Records contained in a dataset:
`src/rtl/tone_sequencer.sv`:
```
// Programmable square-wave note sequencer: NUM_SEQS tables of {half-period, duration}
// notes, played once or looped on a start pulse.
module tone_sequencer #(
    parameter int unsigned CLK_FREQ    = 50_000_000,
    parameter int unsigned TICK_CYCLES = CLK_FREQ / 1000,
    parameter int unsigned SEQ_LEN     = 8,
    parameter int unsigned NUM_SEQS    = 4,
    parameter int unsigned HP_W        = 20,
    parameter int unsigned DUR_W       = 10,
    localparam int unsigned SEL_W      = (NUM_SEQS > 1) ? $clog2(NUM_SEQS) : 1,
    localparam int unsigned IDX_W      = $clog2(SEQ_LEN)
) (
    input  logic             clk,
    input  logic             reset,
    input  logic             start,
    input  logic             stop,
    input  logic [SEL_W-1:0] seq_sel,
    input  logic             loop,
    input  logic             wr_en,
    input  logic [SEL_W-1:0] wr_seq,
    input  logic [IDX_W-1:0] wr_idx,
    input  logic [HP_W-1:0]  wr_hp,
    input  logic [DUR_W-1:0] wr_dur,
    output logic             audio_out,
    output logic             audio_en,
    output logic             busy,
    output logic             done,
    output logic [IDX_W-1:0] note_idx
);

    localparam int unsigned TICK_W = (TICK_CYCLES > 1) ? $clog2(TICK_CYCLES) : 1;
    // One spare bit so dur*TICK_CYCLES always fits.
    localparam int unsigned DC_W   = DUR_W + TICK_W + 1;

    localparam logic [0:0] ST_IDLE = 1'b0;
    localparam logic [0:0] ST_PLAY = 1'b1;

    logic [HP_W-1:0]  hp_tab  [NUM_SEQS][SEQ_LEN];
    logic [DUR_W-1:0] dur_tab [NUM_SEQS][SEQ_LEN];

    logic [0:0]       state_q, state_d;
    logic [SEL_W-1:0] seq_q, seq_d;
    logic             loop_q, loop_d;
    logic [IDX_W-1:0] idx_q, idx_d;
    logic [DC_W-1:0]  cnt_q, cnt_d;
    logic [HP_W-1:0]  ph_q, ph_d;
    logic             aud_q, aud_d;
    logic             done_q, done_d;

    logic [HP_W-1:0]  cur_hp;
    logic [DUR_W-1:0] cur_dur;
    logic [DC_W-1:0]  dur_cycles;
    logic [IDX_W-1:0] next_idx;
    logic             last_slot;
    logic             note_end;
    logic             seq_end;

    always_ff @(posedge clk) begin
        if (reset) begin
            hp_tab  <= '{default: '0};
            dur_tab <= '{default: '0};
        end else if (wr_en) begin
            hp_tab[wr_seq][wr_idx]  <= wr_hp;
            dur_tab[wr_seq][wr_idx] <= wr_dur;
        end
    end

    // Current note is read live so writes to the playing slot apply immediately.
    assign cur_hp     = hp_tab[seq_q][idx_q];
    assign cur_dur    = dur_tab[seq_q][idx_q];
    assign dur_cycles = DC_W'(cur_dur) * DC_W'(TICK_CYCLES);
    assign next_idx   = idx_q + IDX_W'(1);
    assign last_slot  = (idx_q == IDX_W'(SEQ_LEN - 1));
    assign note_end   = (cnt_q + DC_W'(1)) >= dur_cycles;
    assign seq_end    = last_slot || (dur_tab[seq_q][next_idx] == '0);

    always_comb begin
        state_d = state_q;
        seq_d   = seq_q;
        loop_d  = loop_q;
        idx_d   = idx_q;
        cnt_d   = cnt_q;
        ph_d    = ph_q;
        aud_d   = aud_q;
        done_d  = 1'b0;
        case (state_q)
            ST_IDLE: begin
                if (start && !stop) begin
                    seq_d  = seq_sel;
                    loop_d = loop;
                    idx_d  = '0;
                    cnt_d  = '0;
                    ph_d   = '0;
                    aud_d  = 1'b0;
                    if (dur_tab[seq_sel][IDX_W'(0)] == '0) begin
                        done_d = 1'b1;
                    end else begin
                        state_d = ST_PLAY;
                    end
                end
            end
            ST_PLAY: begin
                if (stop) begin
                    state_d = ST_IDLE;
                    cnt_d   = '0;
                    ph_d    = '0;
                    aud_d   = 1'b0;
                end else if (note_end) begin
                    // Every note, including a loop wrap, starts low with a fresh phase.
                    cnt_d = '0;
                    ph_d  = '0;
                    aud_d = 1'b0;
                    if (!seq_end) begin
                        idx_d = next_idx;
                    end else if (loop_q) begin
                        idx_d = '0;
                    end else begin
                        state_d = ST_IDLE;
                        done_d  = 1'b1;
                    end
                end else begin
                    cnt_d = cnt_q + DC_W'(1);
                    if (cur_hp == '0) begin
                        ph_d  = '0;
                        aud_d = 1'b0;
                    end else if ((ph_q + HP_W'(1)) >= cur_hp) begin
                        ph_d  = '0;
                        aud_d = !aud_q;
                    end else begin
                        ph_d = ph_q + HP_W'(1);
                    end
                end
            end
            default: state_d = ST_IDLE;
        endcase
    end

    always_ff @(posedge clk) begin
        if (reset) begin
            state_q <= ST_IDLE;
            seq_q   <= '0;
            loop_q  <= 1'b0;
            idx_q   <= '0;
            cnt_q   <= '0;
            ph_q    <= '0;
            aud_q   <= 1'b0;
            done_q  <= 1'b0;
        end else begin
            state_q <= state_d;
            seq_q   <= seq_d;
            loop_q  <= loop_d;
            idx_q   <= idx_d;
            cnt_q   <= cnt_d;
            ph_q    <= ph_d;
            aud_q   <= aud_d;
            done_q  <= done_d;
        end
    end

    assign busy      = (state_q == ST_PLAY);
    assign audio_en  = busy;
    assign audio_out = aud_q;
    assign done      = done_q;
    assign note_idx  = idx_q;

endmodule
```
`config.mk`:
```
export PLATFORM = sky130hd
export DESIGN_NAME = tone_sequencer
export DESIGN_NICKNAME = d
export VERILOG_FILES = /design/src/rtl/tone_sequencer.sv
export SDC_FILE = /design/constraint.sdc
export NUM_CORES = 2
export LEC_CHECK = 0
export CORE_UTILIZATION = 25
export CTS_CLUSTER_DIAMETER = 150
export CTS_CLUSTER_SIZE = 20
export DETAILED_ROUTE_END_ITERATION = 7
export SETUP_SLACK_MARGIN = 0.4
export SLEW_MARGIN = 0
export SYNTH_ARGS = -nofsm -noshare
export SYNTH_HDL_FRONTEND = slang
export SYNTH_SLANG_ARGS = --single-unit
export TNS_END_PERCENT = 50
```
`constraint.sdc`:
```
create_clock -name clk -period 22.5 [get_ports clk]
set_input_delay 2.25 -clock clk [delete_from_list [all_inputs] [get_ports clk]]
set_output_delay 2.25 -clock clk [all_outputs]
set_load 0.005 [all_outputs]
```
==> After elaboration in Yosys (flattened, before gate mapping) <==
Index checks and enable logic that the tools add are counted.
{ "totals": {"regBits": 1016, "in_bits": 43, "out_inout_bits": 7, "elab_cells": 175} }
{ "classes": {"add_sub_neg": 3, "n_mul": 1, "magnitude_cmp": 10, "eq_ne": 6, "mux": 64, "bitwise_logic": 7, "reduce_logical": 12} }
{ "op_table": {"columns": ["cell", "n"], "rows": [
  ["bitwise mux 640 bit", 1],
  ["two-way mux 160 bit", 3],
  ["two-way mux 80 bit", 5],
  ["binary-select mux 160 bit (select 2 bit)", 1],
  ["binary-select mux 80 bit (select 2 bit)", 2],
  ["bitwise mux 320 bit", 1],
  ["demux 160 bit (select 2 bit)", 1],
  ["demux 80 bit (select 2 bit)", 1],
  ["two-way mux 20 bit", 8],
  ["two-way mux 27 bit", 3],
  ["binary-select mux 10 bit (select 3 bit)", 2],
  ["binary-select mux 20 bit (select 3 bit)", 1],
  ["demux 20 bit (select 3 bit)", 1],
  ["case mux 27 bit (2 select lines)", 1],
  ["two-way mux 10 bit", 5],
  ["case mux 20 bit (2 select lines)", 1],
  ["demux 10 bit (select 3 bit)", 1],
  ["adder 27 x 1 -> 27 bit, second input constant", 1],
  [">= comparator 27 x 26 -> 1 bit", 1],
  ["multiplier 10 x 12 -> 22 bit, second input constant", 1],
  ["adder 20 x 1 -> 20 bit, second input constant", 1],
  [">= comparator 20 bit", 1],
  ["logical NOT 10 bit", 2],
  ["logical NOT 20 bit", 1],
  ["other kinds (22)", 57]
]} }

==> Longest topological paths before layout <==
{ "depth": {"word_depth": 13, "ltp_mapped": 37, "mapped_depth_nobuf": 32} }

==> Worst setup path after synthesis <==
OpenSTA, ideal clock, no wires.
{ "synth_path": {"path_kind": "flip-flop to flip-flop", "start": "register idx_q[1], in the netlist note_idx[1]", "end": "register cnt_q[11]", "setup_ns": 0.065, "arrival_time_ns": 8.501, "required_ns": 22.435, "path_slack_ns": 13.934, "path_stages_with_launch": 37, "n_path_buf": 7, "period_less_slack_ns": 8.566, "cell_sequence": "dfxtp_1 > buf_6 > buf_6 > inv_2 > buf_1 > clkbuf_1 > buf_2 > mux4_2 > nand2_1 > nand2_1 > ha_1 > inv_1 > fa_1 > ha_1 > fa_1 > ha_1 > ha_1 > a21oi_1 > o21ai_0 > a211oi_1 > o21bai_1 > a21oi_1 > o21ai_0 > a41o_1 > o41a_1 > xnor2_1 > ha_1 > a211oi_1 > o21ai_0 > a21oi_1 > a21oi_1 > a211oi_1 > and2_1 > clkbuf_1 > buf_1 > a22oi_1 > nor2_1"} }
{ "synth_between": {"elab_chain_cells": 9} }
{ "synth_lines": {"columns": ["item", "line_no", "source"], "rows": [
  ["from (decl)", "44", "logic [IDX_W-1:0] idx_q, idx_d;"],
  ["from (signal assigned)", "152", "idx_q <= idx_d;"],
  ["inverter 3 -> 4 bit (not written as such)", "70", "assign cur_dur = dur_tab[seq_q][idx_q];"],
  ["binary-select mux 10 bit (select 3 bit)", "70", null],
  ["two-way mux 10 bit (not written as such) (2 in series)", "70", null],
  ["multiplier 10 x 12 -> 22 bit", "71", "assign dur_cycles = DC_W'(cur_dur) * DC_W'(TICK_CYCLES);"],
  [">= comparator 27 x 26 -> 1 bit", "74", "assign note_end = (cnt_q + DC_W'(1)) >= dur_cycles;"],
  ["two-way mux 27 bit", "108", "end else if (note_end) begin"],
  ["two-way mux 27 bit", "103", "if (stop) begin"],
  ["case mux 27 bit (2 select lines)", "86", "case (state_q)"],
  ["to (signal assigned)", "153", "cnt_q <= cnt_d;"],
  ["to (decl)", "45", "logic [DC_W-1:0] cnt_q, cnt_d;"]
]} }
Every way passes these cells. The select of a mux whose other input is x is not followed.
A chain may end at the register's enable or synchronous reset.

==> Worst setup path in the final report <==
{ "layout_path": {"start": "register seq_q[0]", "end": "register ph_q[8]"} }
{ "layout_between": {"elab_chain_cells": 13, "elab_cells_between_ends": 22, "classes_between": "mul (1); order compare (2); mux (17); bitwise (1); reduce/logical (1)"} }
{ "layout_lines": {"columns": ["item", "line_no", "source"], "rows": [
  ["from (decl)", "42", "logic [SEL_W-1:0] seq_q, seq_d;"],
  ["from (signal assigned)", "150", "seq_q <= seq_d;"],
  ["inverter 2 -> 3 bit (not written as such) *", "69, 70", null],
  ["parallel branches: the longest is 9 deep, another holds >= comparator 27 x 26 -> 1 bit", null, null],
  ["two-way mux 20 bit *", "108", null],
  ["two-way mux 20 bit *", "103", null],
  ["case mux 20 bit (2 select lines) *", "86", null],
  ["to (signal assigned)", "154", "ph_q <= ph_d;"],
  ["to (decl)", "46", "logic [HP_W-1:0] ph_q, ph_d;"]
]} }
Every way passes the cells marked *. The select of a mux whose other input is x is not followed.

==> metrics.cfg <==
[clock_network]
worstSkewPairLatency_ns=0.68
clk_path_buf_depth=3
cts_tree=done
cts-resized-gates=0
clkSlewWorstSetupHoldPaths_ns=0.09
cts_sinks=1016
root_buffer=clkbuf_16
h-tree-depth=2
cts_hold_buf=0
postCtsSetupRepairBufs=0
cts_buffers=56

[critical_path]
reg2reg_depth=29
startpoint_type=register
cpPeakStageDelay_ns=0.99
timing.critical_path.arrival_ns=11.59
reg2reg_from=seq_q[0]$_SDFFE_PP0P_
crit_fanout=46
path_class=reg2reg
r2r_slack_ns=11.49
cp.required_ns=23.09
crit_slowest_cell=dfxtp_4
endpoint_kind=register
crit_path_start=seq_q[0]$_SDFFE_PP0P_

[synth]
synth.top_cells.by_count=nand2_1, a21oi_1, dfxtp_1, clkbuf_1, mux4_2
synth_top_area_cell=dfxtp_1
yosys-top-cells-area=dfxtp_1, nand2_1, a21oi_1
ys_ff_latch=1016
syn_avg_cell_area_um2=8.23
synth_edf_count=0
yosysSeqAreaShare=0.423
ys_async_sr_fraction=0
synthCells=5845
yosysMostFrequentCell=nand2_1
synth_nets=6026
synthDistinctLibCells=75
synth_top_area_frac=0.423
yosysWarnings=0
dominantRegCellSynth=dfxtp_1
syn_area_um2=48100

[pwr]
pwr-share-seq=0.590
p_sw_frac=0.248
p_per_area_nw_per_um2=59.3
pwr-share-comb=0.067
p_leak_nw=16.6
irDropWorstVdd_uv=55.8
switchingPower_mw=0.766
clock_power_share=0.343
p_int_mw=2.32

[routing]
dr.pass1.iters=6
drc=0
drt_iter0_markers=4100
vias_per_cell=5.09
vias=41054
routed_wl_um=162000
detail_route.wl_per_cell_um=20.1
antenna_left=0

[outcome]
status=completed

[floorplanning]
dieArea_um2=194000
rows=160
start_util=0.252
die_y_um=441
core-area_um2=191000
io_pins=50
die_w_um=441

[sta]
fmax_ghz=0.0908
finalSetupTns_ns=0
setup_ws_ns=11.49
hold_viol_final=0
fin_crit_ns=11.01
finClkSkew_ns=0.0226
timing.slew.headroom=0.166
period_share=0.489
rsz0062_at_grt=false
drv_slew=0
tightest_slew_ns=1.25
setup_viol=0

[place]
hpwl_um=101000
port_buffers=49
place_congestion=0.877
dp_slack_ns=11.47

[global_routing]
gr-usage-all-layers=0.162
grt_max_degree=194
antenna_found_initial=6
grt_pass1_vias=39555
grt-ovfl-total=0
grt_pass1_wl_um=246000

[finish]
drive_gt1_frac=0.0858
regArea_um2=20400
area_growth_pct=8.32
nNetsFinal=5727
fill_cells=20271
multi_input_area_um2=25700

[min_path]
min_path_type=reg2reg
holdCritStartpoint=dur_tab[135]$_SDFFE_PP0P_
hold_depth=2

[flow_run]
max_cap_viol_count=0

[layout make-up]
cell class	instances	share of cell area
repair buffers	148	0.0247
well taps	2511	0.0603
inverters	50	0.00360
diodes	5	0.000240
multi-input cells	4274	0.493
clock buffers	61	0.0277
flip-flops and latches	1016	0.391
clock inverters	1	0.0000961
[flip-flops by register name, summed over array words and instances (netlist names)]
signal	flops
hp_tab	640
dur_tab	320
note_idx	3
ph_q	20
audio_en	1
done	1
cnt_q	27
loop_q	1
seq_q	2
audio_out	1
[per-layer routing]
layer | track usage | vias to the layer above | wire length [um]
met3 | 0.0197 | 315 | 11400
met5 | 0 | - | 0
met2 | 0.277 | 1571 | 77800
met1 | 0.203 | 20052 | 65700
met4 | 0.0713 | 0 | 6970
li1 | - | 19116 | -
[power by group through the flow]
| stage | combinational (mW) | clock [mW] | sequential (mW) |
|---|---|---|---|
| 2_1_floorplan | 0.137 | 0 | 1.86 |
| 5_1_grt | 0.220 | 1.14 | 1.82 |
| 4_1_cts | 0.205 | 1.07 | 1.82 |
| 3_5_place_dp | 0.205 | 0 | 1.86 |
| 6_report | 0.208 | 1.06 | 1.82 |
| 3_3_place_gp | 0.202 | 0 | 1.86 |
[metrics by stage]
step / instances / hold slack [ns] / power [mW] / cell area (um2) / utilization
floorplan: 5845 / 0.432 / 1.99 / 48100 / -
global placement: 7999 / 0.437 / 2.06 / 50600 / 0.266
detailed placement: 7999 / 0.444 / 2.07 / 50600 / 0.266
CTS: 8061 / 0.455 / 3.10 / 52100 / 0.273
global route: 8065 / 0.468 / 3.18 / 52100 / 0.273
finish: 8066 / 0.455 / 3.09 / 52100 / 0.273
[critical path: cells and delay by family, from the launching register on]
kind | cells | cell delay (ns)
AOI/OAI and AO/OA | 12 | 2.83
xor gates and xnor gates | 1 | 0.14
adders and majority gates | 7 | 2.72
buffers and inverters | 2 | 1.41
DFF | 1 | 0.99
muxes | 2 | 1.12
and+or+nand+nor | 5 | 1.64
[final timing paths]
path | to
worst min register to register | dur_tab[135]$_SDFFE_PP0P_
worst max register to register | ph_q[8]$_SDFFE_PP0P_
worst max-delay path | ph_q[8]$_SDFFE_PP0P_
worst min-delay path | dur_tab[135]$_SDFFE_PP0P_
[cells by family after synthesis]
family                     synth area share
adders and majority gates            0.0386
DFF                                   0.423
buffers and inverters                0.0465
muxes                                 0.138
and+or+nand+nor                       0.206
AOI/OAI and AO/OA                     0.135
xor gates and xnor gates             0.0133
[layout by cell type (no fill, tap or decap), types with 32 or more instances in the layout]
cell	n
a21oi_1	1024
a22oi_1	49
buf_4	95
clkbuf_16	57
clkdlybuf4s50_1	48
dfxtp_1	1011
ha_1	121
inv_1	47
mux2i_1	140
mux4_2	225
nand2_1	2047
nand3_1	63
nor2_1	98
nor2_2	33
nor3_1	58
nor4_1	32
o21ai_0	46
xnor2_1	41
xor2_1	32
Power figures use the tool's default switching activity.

...

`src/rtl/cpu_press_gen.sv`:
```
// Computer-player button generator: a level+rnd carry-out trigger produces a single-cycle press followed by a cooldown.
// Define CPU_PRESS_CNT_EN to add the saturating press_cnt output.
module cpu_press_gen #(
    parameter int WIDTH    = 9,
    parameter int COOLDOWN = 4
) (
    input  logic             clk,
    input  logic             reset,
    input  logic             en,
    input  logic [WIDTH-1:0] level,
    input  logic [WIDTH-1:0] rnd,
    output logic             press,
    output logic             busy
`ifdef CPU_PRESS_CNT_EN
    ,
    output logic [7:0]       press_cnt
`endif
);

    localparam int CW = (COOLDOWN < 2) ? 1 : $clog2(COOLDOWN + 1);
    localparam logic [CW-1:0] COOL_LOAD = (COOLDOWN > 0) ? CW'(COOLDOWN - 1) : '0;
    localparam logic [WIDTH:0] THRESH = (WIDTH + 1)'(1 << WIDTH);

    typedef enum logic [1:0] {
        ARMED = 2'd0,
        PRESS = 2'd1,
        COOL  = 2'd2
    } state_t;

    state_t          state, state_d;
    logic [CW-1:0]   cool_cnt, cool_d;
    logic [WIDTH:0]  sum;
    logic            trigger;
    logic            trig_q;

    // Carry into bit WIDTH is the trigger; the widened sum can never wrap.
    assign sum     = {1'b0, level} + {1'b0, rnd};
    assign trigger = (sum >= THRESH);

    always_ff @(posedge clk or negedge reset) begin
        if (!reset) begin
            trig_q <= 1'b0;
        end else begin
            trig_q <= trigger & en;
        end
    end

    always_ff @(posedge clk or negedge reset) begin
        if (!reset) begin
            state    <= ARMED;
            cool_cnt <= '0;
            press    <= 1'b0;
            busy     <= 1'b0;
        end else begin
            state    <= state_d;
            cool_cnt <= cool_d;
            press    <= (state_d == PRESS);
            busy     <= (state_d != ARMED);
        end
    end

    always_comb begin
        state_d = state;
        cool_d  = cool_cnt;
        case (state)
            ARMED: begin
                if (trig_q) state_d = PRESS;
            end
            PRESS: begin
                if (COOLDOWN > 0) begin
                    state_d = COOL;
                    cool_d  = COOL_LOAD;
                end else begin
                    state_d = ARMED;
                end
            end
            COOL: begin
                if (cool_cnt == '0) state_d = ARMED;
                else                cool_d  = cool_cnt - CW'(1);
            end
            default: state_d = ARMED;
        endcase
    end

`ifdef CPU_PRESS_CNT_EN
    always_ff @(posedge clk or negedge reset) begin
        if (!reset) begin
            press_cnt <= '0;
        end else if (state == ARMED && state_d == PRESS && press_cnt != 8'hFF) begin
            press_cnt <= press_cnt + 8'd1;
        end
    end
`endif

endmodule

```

■ What is expected: Work through the entries above line by line, counting each one that includes the word "item", and give the final number only.

■ Result of the task: 2